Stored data
--- src/hw/rtl/blae_pkg.sv ---
// blae_pkg: payload and control types shared by the bucket list append engine
// no dependencies; imported by the bin table, the top level and the testbench

package blae_pkg;

  // one insert request
  typedef struct packed {
    logic [7:0]         bin_index;
    logic signed [31:0] item_value;
  } blae_in_t;

  // one insert result
  typedef struct packed {
    logic        accepted;
    logic [9:0]  slot_index;
    logic [10:0] bin_count;
    logic [10:0] max_bin_count;
    logic [10:0] total_count;
  } blae_out_t;

  // bin table controls from the insert stage
  typedef struct packed {
    logic rd;     // look up the bin of the incoming item
    logic wr;     // commit size and tail of the current bin
    logic first;  // bin was empty, so the head is written as well
  } blae_bin_ctl_t;

endpackage

--- src/hw/rtl/blae_ram.sv ---
// blae_ram: generic single write port ram with registered read
// no dependencies; used for every store of the engine

module blae_ram #(
  parameter int WIDTH = 32,
  parameter int DEPTH = 1024
) (
  input  logic                     clk_i,
  input  logic                     we_i,
  input  logic [$clog2(DEPTH)-1:0] waddr_i,
  input  logic [WIDTH-1:0]         wdata_i,
  input  logic                     re_i,
  input  logic [$clog2(DEPTH)-1:0] raddr_i,
  output logic [WIDTH-1:0]         rdata_o
);

  logic [WIDTH-1:0] mem_q [DEPTH];
  logic [WIDTH-1:0] rdata_q;

  // write port
  always_ff @(posedge clk_i) begin
    if (we_i) begin
      mem_q[waddr_i] <= wdata_i;
    end
  end

  // registered read, held while no read is issued
  always_ff @(posedge clk_i) begin
    if (re_i) begin
      rdata_q <= mem_q[raddr_i];
    end
  end

  assign rdata_o = rdata_q;

endmodule

--- src/hw/rtl/blae_link_store.sv ---
// blae_link_store: next-link store with its clearing sweep after reset
// depends on blae_ram

module blae_link_store #(
  parameter int MAX_ENTRIES = 1024
) (
  input  logic                              clk_i,
  input  logic                              rst_ni,
  input  logic                              wr_en_i,
  input  logic [$clog2(MAX_ENTRIES)-1:0]    wr_addr_i,
  input  logic [$clog2(2*MAX_ENTRIES)-1:0]  wr_data_i,
  output logic                              busy_o
);

  localparam int SlotW = $clog2(MAX_ENTRIES);
  localparam int LinkW = $clog2(2 * MAX_ENTRIES);
  localparam logic [LinkW-1:0] LinkNone = LinkW'(2 * MAX_ENTRIES - 1);
  localparam logic [SlotW-1:0] LastSlot = SlotW'(MAX_ENTRIES - 1);

  logic             clr_q;
  logic [SlotW-1:0] clr_addr_q;
  logic             ram_we;
  logic [SlotW-1:0] ram_addr;
  logic [LinkW-1:0] ram_wdata;

  // sweep every entry to the none marker, one a cycle
  always_ff @(posedge clk_i or negedge rst_ni) begin
    if (!rst_ni) begin
      clr_q      <= 1'b1;
      clr_addr_q <= '0;
    end else if (clr_q) begin
      clr_addr_q <= clr_addr_q + SlotW'(1);
      if (clr_addr_q == LastSlot) begin
        clr_q <= 1'b0;
      end
    end
  end

  // sweep owns the port until it is done
  assign ram_we    = clr_q || wr_en_i;
  assign ram_addr  = clr_q ? clr_addr_q : wr_addr_i;
  assign ram_wdata = clr_q ? LinkNone : wr_data_i;
  assign busy_o    = clr_q;

  blae_ram #(
    .WIDTH(LinkW),
    .DEPTH(MAX_ENTRIES)
  ) u_link_ram (
    .clk_i  (clk_i),
    .we_i   (ram_we),
    .waddr_i(ram_addr),
    .wdata_i(ram_wdata),
    .re_i   (1'b0),
    .raddr_i('0),
    .rdata_o()
  );

endmodule

--- src/hw/rtl/blae_bin_table.sv ---
// blae_bin_table: per-bin head, tail and size stores plus size valid bits
// depends on blae_pkg and blae_ram

module blae_bin_table
  import blae_pkg::*;
#(
  parameter int MAX_ENTRIES = 1024,
  parameter int NUM_BINS    = 256
) (
  input  logic                                clk_i,
  input  logic                                rst_ni,
  input  blae_bin_ctl_t                       ctl_i,
  input  logic [$clog2(NUM_BINS)-1:0]         rd_addr_i,
  input  logic [$clog2(NUM_BINS)-1:0]         cur_addr_i,
  input  logic [$clog2(MAX_ENTRIES+1)-1:0]    wr_size_i,
  input  logic [$clog2(MAX_ENTRIES)-1:0]      wr_slot_i,
  output logic [$clog2(MAX_ENTRIES+1)-1:0]    size_o,
  output logic [$clog2(MAX_ENTRIES)-1:0]      tail_o,
  output logic                                size_vld_o
);

  localparam int CntW  = $clog2(MAX_ENTRIES + 1);
  localparam int SlotW = $clog2(MAX_ENTRIES);

  logic [NUM_BINS-1:0] vld_q;

  // a bin never written reads as size zero
  always_ff @(posedge clk_i or negedge rst_ni) begin
    if (!rst_ni) begin
      vld_q <= '0;
    end else if (ctl_i.wr) begin
      vld_q[cur_addr_i] <= 1'b1;
    end
  end

  assign size_vld_o = vld_q[cur_addr_i];

  blae_ram #(
    .WIDTH(CntW),
    .DEPTH(NUM_BINS)
  ) u_size_ram (
    .clk_i  (clk_i),
    .we_i   (ctl_i.wr),
    .waddr_i(cur_addr_i),
    .wdata_i(wr_size_i),
    .re_i   (ctl_i.rd),
    .raddr_i(rd_addr_i),
    .rdata_o(size_o)
  );

  blae_ram #(
    .WIDTH(SlotW),
    .DEPTH(NUM_BINS)
  ) u_tail_ram (
    .clk_i  (clk_i),
    .we_i   (ctl_i.wr),
    .waddr_i(cur_addr_i),
    .wdata_i(wr_slot_i),
    .re_i   (ctl_i.rd),
    .raddr_i(rd_addr_i),
    .rdata_o(tail_o)
  );

  // head only changes on the first entry of a bin
  blae_ram #(
    .WIDTH(SlotW),
    .DEPTH(NUM_BINS)
  ) u_head_ram (
    .clk_i  (clk_i),
    .we_i   (ctl_i.wr && ctl_i.first),
    .waddr_i(cur_addr_i),
    .wdata_i(wr_slot_i),
    .re_i   (1'b0),
    .raddr_i('0),
    .rdata_o()
  );

endmodule

--- src/hw/rtl/bucket_list_append_engine_top.sv ---
// bucket_list_append_engine_top: insert stage, counters and result register
// depends on blae_pkg, blae_ram, blae_bin_table and blae_link_store

// Appends each (bin, value) transfer to that bin's linked list in a shared
// value store, handing out slots in order 0, 1, 2, ... and returning the slot,
// the bin's new count, the running maximum bin count and the total count.
// Inserts beyond MAX_ENTRIES, or to a bin at or above NUM_BINS, are rejected
// with accepted low and no state change. One insert is taken every cycle
// unless the result side stalls or the sweep runs; each transfer passes
// through the registered read of the bin table and then the result
// register. Back-to-back inserts to the same bin are forwarded, so no
// bubble is needed. After reset the next-link store is swept to the none
// marker, which holds off inserts until the sweep is done.

module bucket_list_append_engine_top
  import blae_pkg::*;
#(
  parameter int MAX_ENTRIES = 1024,
  parameter int NUM_BINS    = 256,
  parameter int VALUE_WIDTH = 32
) (
  input  logic      clk_i,
  input  logic      rst_ni,
  input  logic      in_valid_i,
  output logic      in_ready_o,
  input  blae_in_t  in_data_i,
  output logic      out_valid_o,
  input  logic      out_ready_i,
  output blae_out_t out_data_o
);

  localparam int SlotW = $clog2(MAX_ENTRIES);
  localparam int CntW  = $clog2(MAX_ENTRIES + 1);
  localparam int LinkW = $clog2(2 * MAX_ENTRIES);
  localparam int BinAw = $clog2(NUM_BINS);

  // insert stage
  logic                s1_valid_q;
  blae_in_t            s1_data_q;
  logic                fwd_hit_q;
  logic                fwd_hit_d;
  logic [CntW-1:0]     fwd_size_q;
  logic [SlotW-1:0]    fwd_tail_q;
  logic [CntW-1:0]     fill_q;
  logic [CntW-1:0]     fill_d;
  logic [CntW-1:0]     largest_q;
  logic [CntW-1:0]     largest_d;
  logic                out_valid_q;
  blae_out_t           out_data_q;
  blae_out_t           out_data_d;

  logic                clr_busy;
  logic                in_fire;
  logic                s1_fire;
  logic                bin_ok;
  logic                full;
  logic                store;
  logic                commit;
  logic                link_we;
  logic [CntW-1:0]     ram_size;
  logic [SlotW-1:0]    ram_tail;
  logic                size_vld;
  logic [CntW-1:0]     cur_size;
  logic [CntW-1:0]     cnt;
  logic [CntW-1:0]     new_cnt;
  logic [SlotW-1:0]    cur_tail;
  logic [SlotW-1:0]    slot;
  logic [BinAw-1:0]    s1_addr;
  blae_bin_ctl_t       bin_ctl;

  // handshakes
  assign s1_fire    = s1_valid_q && (!out_valid_q || out_ready_i);
  assign in_ready_o = !clr_busy && (!s1_valid_q || s1_fire);
  assign in_fire    = in_valid_i && in_ready_o;

  // bin lookup with forwarding from a commit in the same cycle as the read
  assign s1_addr  = BinAw'(s1_data_q.bin_index);
  assign bin_ok   = 32'(s1_data_q.bin_index) < NUM_BINS;
  assign cur_size = fwd_hit_q ? fwd_size_q : (size_vld ? ram_size : '0);
  assign cur_tail = fwd_hit_q ? fwd_tail_q : ram_tail;
  assign cnt      = bin_ok ? cur_size : '0;

  // insert decision and new counts
  assign full    = fill_q >= CntW'(MAX_ENTRIES);
  assign store   = bin_ok && !full;
  assign commit  = s1_fire && store;
  assign slot    = SlotW'(fill_q);
  assign new_cnt = cnt + CntW'(1);

  always_comb begin
    largest_d = largest_q;
    fill_d    = fill_q;
    if (store) begin
      fill_d = fill_q + CntW'(1);
      if (new_cnt > largest_q) begin
        largest_d = new_cnt;
      end
    end
  end

  always_comb begin
    out_data_d.accepted      = store;
    out_data_d.slot_index    = store ? 10'(slot) : '0;
    out_data_d.bin_count     = store ? 11'(new_cnt) : 11'(cnt);
    out_data_d.max_bin_count = 11'(largest_d);
    out_data_d.total_count   = 11'(fill_d);
  end

  assign fwd_hit_d = commit && (in_data_i.bin_index == s1_data_q.bin_index);

  // control registers
  always_ff @(posedge clk_i or negedge rst_ni) begin
    if (!rst_ni) begin
      s1_valid_q  <= 1'b0;
      out_valid_q <= 1'b0;
      fill_q      <= '0;
      largest_q   <= '0;
      fwd_hit_q   <= 1'b0;
    end else begin
      if (in_fire) begin
        s1_valid_q <= 1'b1;
        fwd_hit_q  <= fwd_hit_d;
      end else if (s1_fire) begin
        s1_valid_q <= 1'b0;
      end
      if (s1_fire) begin
        out_valid_q <= 1'b1;
        fill_q      <= fill_d;
        largest_q   <= largest_d;
      end else if (out_ready_i) begin
        out_valid_q <= 1'b0;
      end
    end
  end

  // payload registers
  always_ff @(posedge clk_i) begin
    if (in_fire) begin
      s1_data_q  <= in_data_i;
      fwd_size_q <= new_cnt;
      fwd_tail_q <= slot;
    end
    if (s1_fire) begin
      out_data_q <= out_data_d;
    end
  end

  assign out_valid_o = out_valid_q;
  assign out_data_o  = out_data_q;

  // bin table
  assign bin_ctl.rd    = in_fire;
  assign bin_ctl.wr    = commit;
  assign bin_ctl.first = (cnt == '0);

  blae_bin_table #(
    .MAX_ENTRIES(MAX_ENTRIES),
    .NUM_BINS   (NUM_BINS)
  ) u_bin_table (
    .clk_i     (clk_i),
    .rst_ni    (rst_ni),
    .ctl_i     (bin_ctl),
    .rd_addr_i (BinAw'(in_data_i.bin_index)),
    .cur_addr_i(s1_addr),
    .wr_size_i (new_cnt),
    .wr_slot_i (slot),
    .size_o    (ram_size),
    .tail_o    (ram_tail),
    .size_vld_o(size_vld)
  );

  // link the old tail to the new slot when the bin already had entries
  assign link_we = commit && (cnt != '0) && (CntW'(cur_tail) < CntW'(MAX_ENTRIES));

  blae_link_store #(
    .MAX_ENTRIES(MAX_ENTRIES)
  ) u_link_store (
    .clk_i    (clk_i),
    .rst_ni   (rst_ni),
    .wr_en_i  (link_we),
    .wr_addr_i(cur_tail),
    .wr_data_i(LinkW'(slot)),
    .busy_o   (clr_busy)
  );

  // value store
  blae_ram #(
    .WIDTH(VALUE_WIDTH),
    .DEPTH(MAX_ENTRIES)
  ) u_value_ram (
    .clk_i  (clk_i),
    .we_i   (commit),
    .waddr_i(slot),
    .wdata_i(VALUE_WIDTH'(s1_data_q.item_value)),
    .re_i   (1'b0),
    .raddr_i('0),
    .rdata_o()
  );

`ifndef SYNTH
  a_fill_bound: assert property (@(posedge clk_i) disable iff (!rst_ni)
    fill_q <= CntW'(MAX_ENTRIES))
    else $error("fill count beyond store size");

  a_largest_le_fill: assert property (@(posedge clk_i) disable iff (!rst_ni)
    largest_q <= fill_q)
    else $error("largest bin exceeds total count");

  a_commit_counts: assert property (@(posedge clk_i) disable iff (!rst_ni)
    commit |=> fill_q == $past(fill_q) + CntW'(1))
    else $error("fill count not advanced by a stored insert");

  a_result_counts: assert property (@(posedge clk_i) disable iff (!rst_ni)
    out_valid_q |-> (out_data_q.bin_count <= out_data_q.max_bin_count) &&
                    (out_data_q.max_bin_count <= out_data_q.total_count))
    else $error("result counts inconsistent");
`endif

endmodule

--- config.mk ---
export PLATFORM = sky130hd
export DESIGN_NAME = bucket_list_append_engine_top
export DESIGN_NICKNAME = d
export VERILOG_FILES = /design/src/hw/rtl/blae_pkg.sv /design/src/hw/rtl/blae_ram.sv /design/src/hw/rtl/blae_link_store.sv /design/src/hw/rtl/blae_bin_table.sv /design/src/hw/rtl/bucket_list_append_engine_top.sv
export SDC_FILE = /design/constraint.sdc
export NUM_CORES = 2
export LEC_CHECK = 0
export BUFFER_PORTS_ARGS = -buffer_cell sky130_fd_sc_hd__buf_4
export CORE_MARGIN = 4
export CORE_UTILIZATION = 40
export CTS_CLUSTER_DIAMETER = 120
export DETAILED_ROUTE_END_ITERATION = 8
export PLACE_DENSITY = 0.6
export SLEW_MARGIN = 20
export SYNTH_ARGS = -nofsm -noshare
export SYNTH_HDL_FRONTEND = slang
export SYNTH_HIERARCHICAL = 1
export SYNTH_SLANG_ARGS = --single-unit
--- constraint.sdc ---
create_clock -name clk_i -period 16.35 [get_ports clk_i]
set_input_delay 1.635 -clock clk_i [delete_from_list [all_inputs] [get_ports clk_i]]
set_output_delay 1.635 -clock clk_i [all_outputs]
set_load 0.05 [all_outputs]
# Word-level counts from Yosys, hierarchy flattened
# Memory sizes are Yosys's and may differ from the RTL's. A register that Yosys moved wholly into a read port is not among the register bits.
# Cells that the tools add are included.
# word_totals
ramBits	2816
out_inout_bits	46
wordCells	58
register_bits	355
memories	1
in_bits	44
# mem_list
name	depth	word_bits	rd	rd_clocked_by_memory_dff	write_ports	line_no	rtl
u_bin_table.u_size_ram.mem_q	256	11	1	1	1	blae_ram.sv:17	logic [WIDTH-1:0] mem_q [DEPTH];
# classes
bitwise	1
n_reduce_logical	14
n_mux	18
addsub	3
eq_ne	2
order_cmp	4
# op_table
operator	n
OR 256 bit	1
2-to-1 mux 11 bit	6
adder 11 x 1 -> 11 bit (second input constant)	2
greater-or-equal comparator 11 bit (second input constant)	1
> comparator 11 bit	1
adder 10 x 1 -> 10 bit (second input constant)	1
== test 10 bit (second input constant)	1
2-to-1 mux 1 bit	10
less-than comparator 8 x 9 -> 1 bit (second input constant)	1
binary-select mux 1 bit (select 8 bit)	1
demux 1 bit (select 8 bit)	1
== test 8 bit	1
greater-or-equal comparator 8 x 1 -> 1 bit (second input constant)	1
logical AND 1 bit	6
zero test 1 bit	4
nonzero test 2 bit	2
logical OR 1 bit	2

# Depth between registers and ports, before layout
# depth
depth_word	8
ltp_mapped	24
depth_no_buf	19

# Modules after synthesis
# The synthesis kept the hierarchy.
# modules_own_cells
mod	cells_per_inst	area_per_inst_um2	seq_area_each_um2	n_inst
blae_ram at u_bin_table.u_size_ram	4999	108823.1	84891.4	1
blae_ram at u_bin_table.u_tail_ram	4642	99354.0	77174.0	1
blae_bin_table	774	10815.4	6406.1	1
bucket_list_append_engine_top	356	4631.9	2817.7	1
blae_link_store	38	488.0	276.5	1

# Worst setup path after synthesis
# No wires, ideal clock.
# synth_timing
path_type	reg-to-reg
from	register s1_data_q, in the netlist s1_addr[2]
to	register largest_q[9]
required_ps	16192
synth_period_minus_slack_ps	13223
arrival_ps	13065
path_stages_with_launch	25
setup_ps	158
slack_ps	3127
path_buffers	5
cell_sequence	edfxtp_1 > clkbuf_1 > nor2b_1 > clkbuf_1 > clkbuf_1 > a22oi_1 > a211oi_1 > nor4_1 > nor3_1 > or3_1 > clkbuf_1 > nand3b_1 > nand2_1 > ha_1 > inv_1 > a221oi_1 > nand3_1 > xnor2_1 > ha_1 > a41oi_1 > o21ai_0 > a22oi_1 > a211o_1 > buf_6 > mux2_4
# synth_between
elab_chain_len	8
# synth_rtl
item	line_no	rtl
start: declaration	bucket_list_append_engine_top.sv:39	blae_in_t s1_data_q;
start signal: assignment	bucket_list_append_engine_top.sv:139	s1_data_q <= in_data_i;
binary-select mux 1 bit (select 8 bit)	blae_bin_table.sv:36	assign size_vld_o = vld_q[cur_addr_i];
2-to-1 mux 1 bit (not written as such)	blae_bin_table.sv:36	
net size_vld	bucket_list_append_engine_top.sv:62	logic size_vld;
2-to-1 mux 11 bit (2 in series)	bucket_list_append_engine_top.sv:79	assign cur_size = fwd_hit_q ? fwd_size_q : (size_vld ? ram_size : '0);
adder 11 x 1 -> 11 bit	bucket_list_append_engine_top.sv:88	assign new_cnt = cnt + CntW'(1);
net new_cnt[10]	bucket_list_append_engine_top.sv:65	logic [CntW-1:0] new_cnt;
> comparator 11 bit	bucket_list_append_engine_top.sv:95	if (new_cnt > largest_q) begin
2-to-1 mux 11 bit	bucket_list_append_engine_top.sv:95	
2-to-1 mux 11 bit	bucket_list_append_engine_top.sv:93	if (store) begin
end signal: assignment	bucket_list_append_engine_top.sv:129	largest_q <= largest_d;
end: declaration	bucket_list_append_engine_top.sv:46	logic [CntW-1:0] largest_q;
# The timed path passes the listed nets, and every way through them passes these cells. The select of a mux whose other input is x is not followed.
# A chain may end at the register's enable or synchronous reset.

# Worst setup path in the final report
# layout_timing
from	register s1_data_q, in the netlist s1_addr[0]
to	register out_data_q, in the netlist out_data_o[19] (data pin)
# layout_between
elab_chain_len	8
# layout_rtl
item	line_no	rtl
binary-select mux 1 bit (select 8 bit)	blae_bin_table.sv:36	
2-to-1 mux 1 bit (not written as such)	blae_bin_table.sv:36	
net size_vld	bucket_list_append_engine_top.sv:62	
2-to-1 mux 11 bit (2 in series)	bucket_list_append_engine_top.sv:79	
adder 11 x 1 -> 11 bit	bucket_list_append_engine_top.sv:88	
net new_cnt[10]	bucket_list_append_engine_top.sv:65	
> comparator 11 bit	bucket_list_append_engine_top.sv:95	
2-to-1 mux 11 bit	bucket_list_append_engine_top.sv:95	
2-to-1 mux 11 bit	bucket_list_append_engine_top.sv:93	
net largest_d[8]	bucket_list_append_engine_top.sv:47	logic [CntW-1:0] largest_d;
end signal: assignment	bucket_list_append_engine_top.sv:144	out_data_q <= out_data_d;
end: declaration	bucket_list_append_engine_top.sv:49	blae_out_t out_data_q;
# The timed path passes the listed nets, and every way through them passes these cells. The select of a mux whose other input is x is not followed.

==> flow_summary.json <==
{
  "ant_nets": 0,
  "area_delta_synth_final_pct": 12.85,
  "rows": 204,
  "dr.first_iter.drc_count": 6788,
  "ir_worst_vdd_mv": 0.09598,
  "synth.cell_area_mm2": 0.1243,
  "grt_max_degree": 223,
  "drt_wl_total_um": 311200,
  "die-width_um": 565.4,
  "leakage_uw": 0.04818,
  "dp_slack_ns": 8.352,
  "met3_usage": 0.03927,
  "hold_violations": 0,
  "clkLatencyLatePin_ns": 0.89,
  "port_buffers": 57,
  "cpPeakStageDelay_ns": 0.75,
  "finClkSkew_ns": 0.05929,
  "hpwl_um": 186600,
  "grt_overflow": 0,
  "clockBufferDepth": 4,
  "fp.coreArea_mm2": 0.3091,
  "root_buffer": "clkbuf_16",
  "die_h_um": 565.4,
  "htree_levels": 5,
  "clock.fmax_ghz": 0.1275,
  "cts.sink_count": 3182,
  "ctsResizeCount": 0,
  "dieArea_mm2": 0.3197,
  "grt_pass1_wl_um": 448900,
  "syn_nets": 6196,
  "cts_tree": "yes",
  "gp_congestion": 0.8286,
  "setup_viol": 0,
  "vias": 62520,
  "cp_data_required_time_ns": 16.98,
  "cap_violations": 0,
  "finalMaxSlewViolations": 0,
  "hp-class": "reg -> reg",
  "track_usage": 0.1916,
  "start_kind": "flop",
  "use_met1": 0.2744,
  "status": "finished clean",
  "synth.avg_cell_area_um2": 20.25,
  "grt_pass1_vias": 62280,
  "fin_crit_sh": 0.4798,
  "worst_pin_slew_ns": 1.296,
  "ctsHoldBuffers": 0,
  "first_pass_iters": 8,
  "power_density_mw_per_mm2": 124.8,
  "cp_num_buf_inv": 3,
  "path_cells": "buf_4 -> buf_4 -> mux4_2 -> a22oi_1 -> a211oi_1 -> nor4_1 -> o22ai_1 -> or3_1 -> nand3b_1 -> nand2_1 -> ha_4 -> inv_1 -> a221oi_1 -> nand3_1 -> xnor2_2 -> ha_1 -> nand4_1 -> or3_1 -> a311o_1 -> a21oi_2 -> mux2_2",
  "rsz0062_at_grt": "false",
  "final_layout_size_suffix_gt1_frac": 0.2486,
  "grt-busiest-layer": "met2",
  "slew_headroom": 0.1292,
  "grtUsageMet2": 0.2990,
  "cts_setup_buffers": 0,
  "netlist_instances": 6138,
  "drc": 0,
  "worstPathMaxFanout": 43,
  "clkTransAtPathRegs_ns": 0.06,
  "via_per_inst": 5.838,
  "yosys_warnings": 6,
  "cp_slowest_cell": "buf_4",
  "tns_ns": 0,
  "setup_ws_ns": 8.505,
  "cts_buffers": 326,
  "crit_type": "reg -> reg",
  "pin_count": 90,
  "avgRoutedWirePerCell_um": 29.06,
  "cpLargestDelayFamily": "compound AO/OA/AOI/OAI gates",
  "r2r_slack_ns": 8.51,
  "period_needed_ns": 7.845,
  "finalNetCount": 6402,
  "antenna_found_initial": 9,
  "worstPathArrival_ns": 8.47,
  "crit_path_end_kind": "flop",
  "start_util": 0.4021
}
==> area by class of cell <==
cell class	count	area [um2]
diodes	3	7.507
clock buffers	417	8717
clock inverters	152	1351
fillers	25720	168800
inverters	26	105.1
multi-input cells	2546	28620
flip-flops and latches	3182	94090
well taps	4120	5155
repair buffers	262	2216
==> routing by layer <==
metal	wire length (um)	up-vias	share of wire
met1	128600	33660	0.41
met2	146800	2642	0.47
met4	8384	0	0.027
met5	0	-	0
li1	-	25760	-
met3	27390	453	0.088
==> power breakdown <==
part           switching (uW)  total, uW  internal, uW
Sequential               64.3       9140          9080
Combinational             847       1270           428
Clock                    3040       7090          4050
Total                    3950      17500         13600
==> metrics by stage <==
step                      cell area [um2]  std cells  total power, uW    util  hold slack (ns)
final                              140300      10710            17510  0.4538           0.4484
after floorplan                    124300       6138            10190       -           0.4226
after detailed placement           129900      10130            10590  0.4201           0.4385
after CTS                          139900      10700            17650  0.4527           0.4517
after global placement             129600      10130            10560  0.4193           0.4314
after global routing               140300      10710            18070  0.4537           0.4575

▶ _Task details_:
Copy each line of the records that contains the word "well".

▶ _Task answer_:
    logic first;  // bin was empty, so the head is written as well
well taps	4120	5155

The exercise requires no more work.